Future risk stratification will incorporate a much wider range of biomarkers. Current promising treatment stratification markers are shown in Table 1, but these are likely to be added to including epigenetic, micro-RNA and even circulated tumour cells themselves. These should provide better ways to characterise the individualised patient’s disease risk and hence appropriate management can be provided and are part of the big drive to “personalised medicine”.

In summary, at the present time, given that the best ways to treat different forms of PCA are not yet fully established has led to some confusion on how to best risk stratify men with diagnosed cancers. Ongoing large scale clinical evaluations of the best way to treat the various forms of prostate cancer, including for example the UK-based ProtecT trial will provide opportunities to further develop improved risk prediction to improve the prediction of best treatment options to aid both patients and clinicians alike. Furthermore, the very recent the International Society of Urological Pathology (ISUP) grading prognostic factors which will likely change all the current risk criteria [26].

Conclusions

Risk offers a unifying approach to both the diagnosis and risk stratification of men both before and after a diagnosis of PCA. Several areas of further development are required and these could best be done in an incremental way whilst starting to use the approach in practice.

Challenges remain including how best to use the individual risk calculators in the context of population stratification. There remains a lack of large scale studies on the actual usage/translation into practice and a number of factors work against this, i.e. who decides which is the best one and how to get widespread uptake and acceptance and how best to evaluate them (including choosing appropriate levels of AUC, calibration and validity). Relative costs will come into play depending on where they are going to be employed. Many risk prediction models derived from one country/healthcare system may not be accepted in other countries.
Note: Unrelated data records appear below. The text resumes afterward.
## config.mk

```make
export PLATFORM = sky130hd
export DESIGN_NAME = absolute_path_normalizer_core
export DESIGN_NICKNAME = d
export VERILOG_FILES = /design/src/rtl/core/apn_pkg.sv /design/src/rtl/core/absolute_path_normalizer_core.sv
export SDC_FILE = /design/constraint.sdc
export NUM_CORES = 1
export LEC_CHECK = 0
export BUFFER_PORTS_ARGS = -buffer_cell sky130_fd_sc_hd__buf_2
export CORE_MARGIN = 2
export CORE_UTILIZATION = 30
export CTS_BUF_LIST = sky130_fd_sc_hd__clkbuf_8
export DETAILED_ROUTE_END_ITERATION = 7
export HOLD_SLACK_MARGIN = 0.02
export PLACE_DENSITY = 0.52
export REMOVE_ABC_BUFFERS = 1
export SLEW_MARGIN = 15
export SYNTH_ARGS = -nofsm -noshare
export SYNTH_HDL_FRONTEND = slang
export SYNTH_SLANG_ARGS = --single-unit
```

## constraint.sdc

```tcl
create_clock -name clk -period 17.2 [get_ports clk]
set_clock_uncertainty 0.2 [all_clocks]
set_input_delay 1.72 -clock clk [delete_from_list [all_inputs] [get_ports clk]]
set_output_delay 1.72 -clock clk [all_outputs]
set_load 0.01 [all_outputs]
```

## src/rtl/core/apn_pkg.sv

```systemverilog
package apn_pkg;

    // Path limits
    localparam int MAX_LEN   = 64;
    localparam int MAX_SEGS  = 32;

    // Storage geometry
    localparam int BUF_DEPTH = 64;
    localparam int BUF_AW    = 6;
    localparam int STK_DEPTH = 32;
    localparam int STK_AW    = 5;

    // Byte codes
    localparam logic [7:0] CH_SLASH     = 8'h2F;
    localparam logic [7:0] CH_BACKSLASH = 8'h5C;
    localparam logic [7:0] CH_DOT       = 8'h2E;

    typedef enum logic [2:0] {
        S_IDLE,
        S_PUT,
        S_POP,
        S_CLOSE,
        S_DECIDE,
        S_FAIL,
        S_READ
    } apn_state_t;

endpackage

```

## src/rtl/core/absolute_path_normalizer_core.sv

```systemverilog
// Absolute path normalizer.
// Input channel s_*: one path byte per request. s_tdata carries the byte,
// s_tuser flags an empty path (the request ends the path at once, byte
// ignored), s_tlast marks the final byte of the path.
// Output channel m_*: one normalized byte per request, '/'-joined segments.
// m_tuser flags a fail result (m_tdata is 0 then), m_tlast marks the final
// result of the path. An invalid path gives exactly one fail result.
// A byte that continues a segment, or a separator, is taken at once; the
// first byte of a segment also passes the put state (separator and byte
// share the single write port of the output buffer); a ".." close passes
// the pop state for the segment stack read. After the last byte come put
// or pop if that byte opens a segment or closes a "..", then close (then
// pop and close again if it ends a ".." segment), decide, and read or
// fail; an empty-path request goes straight to fail. Results then leave
// at one per cycle, limited by the one read port of the output buffer,
// while the receiver takes them.
// Reset clears all path state; both memories need no clearing pass, since
// every entry is written within a path before it is read.
// When the receiver stalls, the output register holds its request; the block
// keeps taking bytes of a following path and holds the emission of the next
// path until the output register is free.
module absolute_path_normalizer_core (
    input  logic       clk,
    input  logic       rst_n,
    input  logic       s_tvalid,
    output logic       s_tready,
    input  logic [7:0] s_tdata,   // [7:0] ch
    input  logic       s_tuser,   // [0] empty_path
    input  logic       s_tlast,   // last
    output logic       m_tvalid,
    input  logic       m_tready,
    output logic [7:0] m_tdata,   // [7:0] out_char
    output logic       m_tuser,   // [0] fail
    output logic       m_tlast    // out_last
);
    import apn_pkg::*;

    // Memories: normalized bytes and start positions of kept segments
    logic [7:0]        out_buffer [BUF_DEPTH];
    logic [BUF_AW-1:0] seg_stack  [STK_DEPTH];

    apn_state_t state_reg, state_next;

    logic [5:0]        seg_count_reg,  seg_count_next;
    logic [6:0]        write_pos_reg,  write_pos_next;
    logic [5:0]        open_pos_reg,   open_pos_next;
    logic [6:0]        byte_count_reg, byte_count_next;
    logic [1:0]        seg_len_reg,    seg_len_next;   // saturates at 3
    logic              seg_dots_reg,   seg_dots_next;
    logic              in_seg_reg,     in_seg_next;
    logic              failed_reg,     failed_next;
    logic              last_pend_reg,  last_pend_next;
    logic [7:0]        hold_ch_reg,    hold_ch_next;
    logic [5:0]        rd_ptr_reg,     rd_ptr_next;
    logic              out_valid_reg,  out_valid_next;
    logic              out_fail_reg,   out_fail_next;
    logic              out_last_reg,   out_last_next;

    // Memory ports
    logic              ob_we, ob_re;
    logic [BUF_AW-1:0] ob_waddr, ob_raddr;
    logic [7:0]        ob_wdata;
    logic [7:0]        ob_rdata_reg;
    logic              stk_we, stk_re;
    logic [STK_AW-1:0] stk_waddr, stk_raddr;
    logic [BUF_AW-1:0] stk_rdata_reg;

    // Segment close, worked out from the current state
    logic              cl_pop, cl_fail, cl_push;
    logic [6:0]        cl_wpos;
    logic [5:0]        cl_count;

    logic              out_free;
    logic              ch_is_sep;
    logic [6:0]        bc_inc;
    logic              now_failed;

    assign out_free  = !out_valid_reg || m_tready;
    assign ch_is_sep = (s_tdata == CH_SLASH) || (s_tdata == CH_BACKSLASH);
    assign bc_inc    = (byte_count_reg == 7'd127) ? byte_count_reg : byte_count_reg + 7'd1;
    assign now_failed = failed_reg || (bc_inc > 7'(MAX_LEN));

    assign s_tready = (state_reg == S_IDLE);
    assign m_tvalid = out_valid_reg;
    assign m_tuser  = out_fail_reg;
    assign m_tlast  = out_last_reg;
    // A fail result carries a zero byte whatever the read register holds
    assign m_tdata  = out_fail_reg ? 8'd0 : ob_rdata_reg;

    // A lone dot rewinds to the segment start; a dot-dot also pops the stack, or fails
    // when it is empty; anything else is pushed as a kept segment, or fails when it is full.
    always_comb
    begin
        cl_pop   = 1'b0;
        cl_fail  = 1'b0;
        cl_push  = 1'b0;
        cl_wpos  = write_pos_reg;
        cl_count = seg_count_reg;
        if (seg_dots_reg && seg_len_reg == 2'd1)
        begin
            cl_wpos = {1'b0, open_pos_reg};
        end
        else if (seg_dots_reg && seg_len_reg == 2'd2)
        begin
            cl_wpos = {1'b0, open_pos_reg};
            if (seg_count_reg == 6'd0)
            begin
                cl_fail = 1'b1;
            end
            else
            begin
                cl_count = seg_count_reg - 6'd1;
                cl_pop   = 1'b1;
            end
        end
        else if (seg_count_reg >= 6'(MAX_SEGS))
        begin
            cl_fail = 1'b1;
        end
        else
        begin
            cl_push  = 1'b1;
            cl_count = seg_count_reg + 6'd1;
        end
    end

    always_comb
    begin
        state_next      = state_reg;
        seg_count_next  = seg_count_reg;
        write_pos_next  = write_pos_reg;
        open_pos_next   = open_pos_reg;
        byte_count_next = byte_count_reg;
        seg_len_next    = seg_len_reg;
        seg_dots_next   = seg_dots_reg;
        in_seg_next     = in_seg_reg;
        failed_next     = failed_reg;
        last_pend_next  = last_pend_reg;
        hold_ch_next    = hold_ch_reg;
        rd_ptr_next     = rd_ptr_reg;
        out_valid_next  = out_valid_reg && !m_tready;
        out_fail_next   = out_fail_reg;
        out_last_next   = out_last_reg;

        ob_we     = 1'b0;
        ob_waddr  = write_pos_reg[BUF_AW-1:0];
        ob_wdata  = s_tdata;
        ob_re     = 1'b0;
        ob_raddr  = rd_ptr_reg;
        stk_we    = 1'b0;
        stk_waddr = seg_count_reg[STK_AW-1:0];
        stk_re    = 1'b0;
        stk_raddr = cl_count[STK_AW-1:0];

        unique case (state_reg)
            S_IDLE:
            begin
                if (s_tvalid)
                begin
                    if (s_tuser)
                    begin
                        // Empty path: drop any partial path, emit one fail
                        byte_count_next = 7'd0;
                        failed_next     = 1'b1;
                        last_pend_next  = 1'b0;
                        state_next      = S_FAIL;
                    end
                    else
                    begin
                        byte_count_next = bc_inc;
                        failed_next     = now_failed;
                        last_pend_next  = s_tlast;
                        state_next      = s_tlast ? S_CLOSE : S_IDLE;
                        if (!now_failed)
                        begin
                            if (byte_count_reg == 7'd0)
                            begin
                                if (!ch_is_sep)
                                begin
                                    failed_next = 1'b1;
                                end
                            end
                            else if (ch_is_sep)
                            begin
                                if (in_seg_reg)
                                begin
                                    in_seg_next    = 1'b0;
                                    write_pos_next = cl_wpos;
                                    seg_count_next = cl_count;
                                    stk_we         = cl_push;
                                    stk_re         = cl_pop;
                                    if (cl_fail)
                                    begin
                                        failed_next = 1'b1;
                                    end
                                    if (cl_pop)
                                    begin
                                        state_next = S_POP;
                                    end
                                end
                            end
                            else if (!in_seg_reg)
                            begin
                                // Open a segment: write the separator now, the byte next
                                in_seg_next   = 1'b1;
                                open_pos_next = write_pos_reg[5:0];
                                seg_len_next  = 2'd1;
                                seg_dots_next = (s_tdata == CH_DOT);
                                hold_ch_next  = s_tdata;
                                ob_wdata      = CH_SLASH;
                                if (write_pos_reg < 7'(MAX_LEN))
                                begin
                                    ob_we          = 1'b1;
                                    write_pos_next = write_pos_reg + 7'd1;
                                end
                                else
                                begin
                                    failed_next = 1'b1;
                                end
                                state_next = S_PUT;
                            end
                            else
                            begin
                                if (write_pos_reg < 7'(MAX_LEN))
                                begin
                                    ob_we          = 1'b1;
                                    write_pos_next = write_pos_reg + 7'd1;
                                end
                                else
                                begin
                                    failed_next = 1'b1;
                                end
                                if (seg_len_reg != 2'd3)
                                begin
                                    seg_len_next = seg_len_reg + 2'd1;
                                end
                                if (s_tdata != CH_DOT)
                                begin
                                    seg_dots_next = 1'b0;
                                end
                            end
                        end
                    end
                end
            end

            S_PUT:
            begin
                ob_wdata = hold_ch_reg;
                if (write_pos_reg < 7'(MAX_LEN))
                begin
                    ob_we          = 1'b1;
                    write_pos_next = write_pos_reg + 7'd1;
                end
                else
                begin
                    failed_next = 1'b1;
                end
                state_next = last_pend_reg ? S_CLOSE : S_IDLE;
            end

            S_POP:
            begin
                // Rewind to the start of the popped segment
                write_pos_next = {1'b0, stk_rdata_reg};
                state_next     = last_pend_reg ? S_CLOSE : S_IDLE;
            end

            S_CLOSE:
            begin
                state_next = S_DECIDE;
                if (!failed_reg && in_seg_reg)
                begin
                    in_seg_next    = 1'b0;
                    write_pos_next = cl_wpos;
                    seg_count_next = cl_count;
                    stk_we         = cl_push;
                    stk_re         = cl_pop;
                    if (cl_fail)
                    begin
                        failed_next = 1'b1;
                    end
                    if (cl_pop)
                    begin
                        state_next = S_POP;
                    end
                end
            end

            S_DECIDE:
            begin
                rd_ptr_next = 6'd0;
                if (failed_reg || seg_count_reg == 6'd0 || write_pos_reg == 7'd0)
                begin
                    state_next = S_FAIL;
                end
                else
                begin
                    state_next = S_READ;
                end
            end

            S_FAIL:
            begin
                if (out_free)
                begin
                    out_valid_next  = 1'b1;
                    out_fail_next   = 1'b1;
                    out_last_next   = 1'b1;
                    state_next      = S_IDLE;
                    seg_count_next  = 6'd0;
                    write_pos_next  = 7'd0;
                    open_pos_next   = 6'd0;
                    byte_count_next = 7'd0;
                    seg_len_next    = 2'd0;
                    seg_dots_next   = 1'b1;
                    in_seg_next     = 1'b0;
                    failed_next     = 1'b0;
                    last_pend_next  = 1'b0;
                end
            end

            S_READ:
            begin
                if (out_free)
                begin
                    ob_re          = 1'b1;
                    out_valid_next = 1'b1;
                    out_fail_next  = 1'b0;
                    out_last_next  = ({1'b0, rd_ptr_reg} + 7'd1 == write_pos_reg);
                    rd_ptr_next    = rd_ptr_reg + 6'd1;
                    if ({1'b0, rd_ptr_reg} + 7'd1 == write_pos_reg)
                    begin
                        state_next      = S_IDLE;
                        seg_count_next  = 6'd0;
                        write_pos_next  = 7'd0;
                        open_pos_next   = 6'd0;
                        byte_count_next = 7'd0;
                        seg_len_next    = 2'd0;
                        seg_dots_next   = 1'b1;
                        in_seg_next     = 1'b0;
                        failed_next     = 1'b0;
                        last_pend_next  = 1'b0;
                    end
                end
            end

            default:
            begin
                state_next = S_IDLE;
            end
        endcase
    end

    always_ff @(posedge clk or negedge rst_n)
    begin
        if (!rst_n)
        begin
            state_reg      <= S_IDLE;
            seg_count_reg  <= 6'd0;
            write_pos_reg  <= 7'd0;
            open_pos_reg   <= 6'd0;
            byte_count_reg <= 7'd0;
            seg_len_reg    <= 2'd0;
            seg_dots_reg   <= 1'b1;
            in_seg_reg     <= 1'b0;
            failed_reg     <= 1'b0;
            last_pend_reg  <= 1'b0;
            rd_ptr_reg     <= 6'd0;
            out_valid_reg  <= 1'b0;
            out_fail_reg   <= 1'b0;
            out_last_reg   <= 1'b0;
        end
        else
        begin
            state_reg      <= state_next;
            seg_count_reg  <= seg_count_next;
            write_pos_reg  <= write_pos_next;
            open_pos_reg   <= open_pos_next;
            byte_count_reg <= byte_count_next;
            seg_len_reg    <= seg_len_next;
            seg_dots_reg   <= seg_dots_next;
            in_seg_reg     <= in_seg_next;
            failed_reg     <= failed_next;
            last_pend_reg  <= last_pend_next;
            rd_ptr_reg     <= rd_ptr_next;
            out_valid_reg  <= out_valid_next;
            out_fail_reg   <= out_fail_next;
            out_last_reg   <= out_last_next;
        end
    end

    always_ff @(posedge clk)
    begin
        hold_ch_reg <= hold_ch_next;
    end

    // Output buffer: one write port, registered read that doubles as the
    // output data register (held while the receiver stalls). Reads happen
    // only after the path is complete, so no forwarding is needed.
    always_ff @(posedge clk)
    begin
        if (ob_we)
        begin
            out_buffer[ob_waddr] <= ob_wdata;
        end
        if (ob_re)
        begin
            ob_rdata_reg <= out_buffer[ob_raddr];
        end
    end

    // Segment stack: a pop never reads an entry before its own push has
    // written it, since at least one segment byte lies between them.
    always_ff @(posedge clk)
    begin
        if (stk_we)
        begin
            seg_stack[stk_waddr] <= open_pos_reg;
        end
        if (stk_re)
        begin
            stk_rdata_reg <= seg_stack[stk_raddr];
        end
    end

endmodule

```

==> key figures <==
Drt
  • 1st-pass router iterations: 5
  • Initial detailed-routing violation count: 1,699
  • DR WL/cell: 23.5 um
  • Total number of vias: 16.9k
  • Number of design rule violations left after detail routing: 0
  • Overall routed net length: 78.5 mm
  • Vias per cell: 5.08
  • DRT antenna net count: 0

STA
  • Maximum achievable frequency: 0.212 GHz
  • Least setup slack across all paths after layout: 12.49 ns
  • Number of max-slew violations in the final report: 0
  • Accumulated negative setup slack: 0 ns
  • Portion of the clock cycle consumed by the worst path in the final layout: 27.4%
  • Endpoints failing setup: 0
  • Slew at the pin closest to its max-slew limit: 1.12 ns
  • RSZ-0062 raised after global routing: no
  • Final critical path time including I/O delays and setup: 4.71 ns
  • Headroom to the max-slew limit: 24.9%
  • Number of hold-slack violations in the final timing report: 0

Logic synthesis
  • Unique cell type count in the Yosys netlist: 72
  • Count of mapped cells out of synthesis: 1,779
  • Mapped cell area: 31,800 um^2
  • Post-synth ARST share: 5.71%
  • Register area share after synthesis: 72.0%
  • Primary flip-flop cell chosen by synthesis mapping: sky130_fd_sc_hd__edfxtp_1
  • Number of flops mapped to enable cells by yosys: 726
  • Mean cell area of the mapped netlist: 17.9 um^2
  • Synth Register Bits: 770
  • Count of yosys warnings during synthesis: 0

Finish
  • Non-Filler Instances: 3,338
  • Area delta synth->final: 12.8%
  • Number of nets in the layout: 1,871
  • Top register by number of flip-flops: out_buffer
  • Fraction of final layout cells sized beyond drive strength 1: 21.9%
  • Utilization after layout: 34.1%
  • Filler instances: 9,884
  • Flip-flop count of the largest register, all copies and words added: 512
  • Regs by FF count: out_buffer (512), seg_stack (192)

Clock network
  • Num CTS Buffers: 118
  • # Post-CTS Setup Buffers: 0
  • CTS tree: done
  • CTS H-tree depth: 3
  • Clk Tree Root Cell: sky130_fd_sc_hd__clkbuf_8
  • Clock latency on the worst-skew pair: 0.75 ns
  • Clock net sink count: 770
  • Maximum number of buffers from clock root to sink: 3
  • Clock transition time at the flip-flop clock pins of the worst setup and hold paths: 0.07 ns
  • Gates resized, CTS repair: 0
  • Cts hold-fix bufs: 0

Power and ir drop
  • Total power divided by cell area: 156 nW/um^2
  • Maximum ir drop on the vdd rail: 0.129 mV
  • Leakage power of the design: 0.0113 uW

Die
  • Core region area: 105,000 um^2
  • Full die area: 109,000 um^2
  • Cell row count: 119
  • Die width: 330 um
  • # IOs: 26
  • Starting Density: 30.2%
  • Die H: 330 um

GRT
  • Global Route Usage Sum: 14.4%
  • Global-route wire length before repair: 116 mm
  • Number of global-route vias before repair: 17.2k
  • Initial antenna violation count: 3
  • Largest net degree at the start of global routing: 70
  • Remaining Overflow, GRT: 0

Placed design
  • Post-placement worst setup slack: 12.07 ns
  • Cell total after placement: 3,116
  • HPWL reported at the end of detailed placement: 48.0 mm
  • Routability congestion estimate: 0.817
  • Number of buffers added on ports: 25

Worst setup path
  • Kind of end point of the critical path: flip-flop
  • Startpoint types: flip-flop
  • Worst EP arrival: 5.00 ns
  • Biggest fanout along the worst timing path: 53
  • WP data required: 17.49 ns
  • Worst setup path category: flip-flop to flip-flop

Run
  • Number of violations of the max-capacitance limit: 0

Status
  • Outcome: complete, no violations

Min path
  • Worst min path class: flip-flop to flip-flop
Furthermore, what do men themselves feel about risk—qualitative studies suggests they often decide on particular actions based more in a heuristic (rule of thumb) way. The whole issue of communication of the risk is very important; we are not all the same and whilst some men might think one risk is high whilst others may consider differently. It is further worth noting, different attitudes within ethnic groups to risk, i.e. black men in UK were less likely to act at a given risk than white men [27]. In addition, other co-morbidities must feed into the consideration and is the decision on appropriate further action to be taken made by the medical profession or by the man himself.

Finally, how best can such estimates of PCA risk be used alongside estimates for other cancers/serious conditions which are also rapidly being developed.

In sum, risk prediction for PCA does improve particularly the diagnostic pathway for PCA and has the potential to be further developed to enhance risk stratification to help define better disease management. How best to use existing models in practice and to further enhance them remains to be fully established. If such translational studies are set up, future risk prediction improvements could be further refined in practice and in an ongoing way to more rapidly realise the full potential that the approach offers.